Yine İstanbul’da özel bir hastanede çalışan genel cerrah, hastaneye gelenler arasında kimin taşıyıcı olup kimin olmadığının bilinmediğini, bu nedenle en azından hastalara maske verilmesini söylüyor ancak "Bizim hastanede böyle bir uygulama yok" diyor. Genel cerrahi profesörü, ameliyathanede taktığı maskeyi gün boyu kullanmak zorunda kalıyormuş. "Aslında öyle olmaması lazım tabii ama hiç yoktan iyidir. Birden fazla maske kullanılmasına hoş bakmıyorlar" diyor. Cerrahın dikkat çektiği bir başka önemli konu daha var: Özel hastanelerin göndermeye devam ettiği kısa mesajlar… "Halen 'Kontrol için hastanemize gelin' şeklinde mesajlar atılıyor. 'Durumunuz acil değilse gelmeyin' diyen yok" diye anlatıyor.
Cerrahın görev yaptığı hastanede geçen hafta COVID-19 tanısı konan bir hasta hayatını kaybetmiş. "Biz durumdan haberdarız ama hastane yönetimi açıklama yapmadı. İnsanlar korkmasın, personel duymasın, hastanenin adı çıkmasın kaygısı var. Sağlık personelini koruyamazsan hiçbir şeyi koruyamazsın."
"Özel hastanelerin geliri düşünmemesi lazım"
Özel hastanede görev yapan bir kadın doğum uzmanı profesör de, hastane yönetiminin sağlık personeline maske takmamaları yönünde uyarıda bulunduklarını anlatıyor. "Korunma ekipmanı diye bir şey yok, maske de verilmiyor" diyor. Yönetimin, Sağlık Bakanlığı talimatına göre davrandığını belirterek, "Hasta değilsen maske takma diyorlar ama biz doktoruz. Her gelene testi yapılmıyor ve tanı konduktan sonra da iş işten geçmiş oluyor" diye konuşuyor.
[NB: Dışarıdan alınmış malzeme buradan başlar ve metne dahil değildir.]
===== config.mk =====
export PLATFORM = sky130hd
export DESIGN_NAME = cacheBank
export DESIGN_NICKNAME = d
export VERILOG_FILES = /design/src/cachePkg.sv /design/src/cacheBank.sv /design/src/cacheFill.sv
export SDC_FILE = /design/constraint.sdc
export NUM_CORES = 2
export LEC_CHECK = 0
export CELL_PAD_IN_SITES_DETAIL_PLACEMENT = 1
export CELL_PAD_IN_SITES_GLOBAL_PLACEMENT = 1
export CORE_ASPECT_RATIO = 0.9
export CORE_MARGIN = 2
export CORE_UTILIZATION = 25
export DETAILED_ROUTE_END_ITERATION = 6
export DONT_BUFFER_PORTS = 1
export PLACE_DENSITY_LB_ADDON = 0.1
export SLEW_MARGIN = 20
export SYNTH_ARGS = -nofsm -noshare
export SYNTH_HDL_FRONTEND = slang
export SYNTH_SLANG_ARGS = --single-unit

===== constraint.sdc =====
create_clock -name clk -period 3.4 [get_ports clk]
set_input_delay 0.34 -clock clk [delete_from_list [all_inputs] [get_ports clk]]
set_output_delay 0.34 -clock clk [all_outputs]
set_load 0.01 [all_outputs]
Sağlık Bakanlığı genelgesinde, "Pandemi hastanelerinde Covid-19 vakalarının cerrahi müdahalelerinin yapılabileceği bir ameliyathane odası, kadın hastalıkları ve doğum kliniklerinin olduğu hastanelerde enfekte gebelerin doğum yapabilecekleri bir doğum odasının belirlenmesi ve rezerve olarak tutulması gerekmektedir" denmişti.
Kadın doğum profesörü, "Ben şimdi kişisel korunma elbisesi, gözlük, maske istiyorum desem kimse bunu vermiyor. Gerek yok deniyor ama ben gerekmediğini düşünmüyorum" diyor. Gerekli ekipmanın sağlanmamasında maliyetin önemli bir etken olduğu kanaatinde… "Sağlık personelini koruyacak organizasyon yok. Bunun üstüne bir de özel hastanelerde gelir kaygısı var. Bu durumda gelir düzeyinin düşünülmemesi lazım. Devletin bu duruma acilen el atması gerekiyor" diye ekliyor.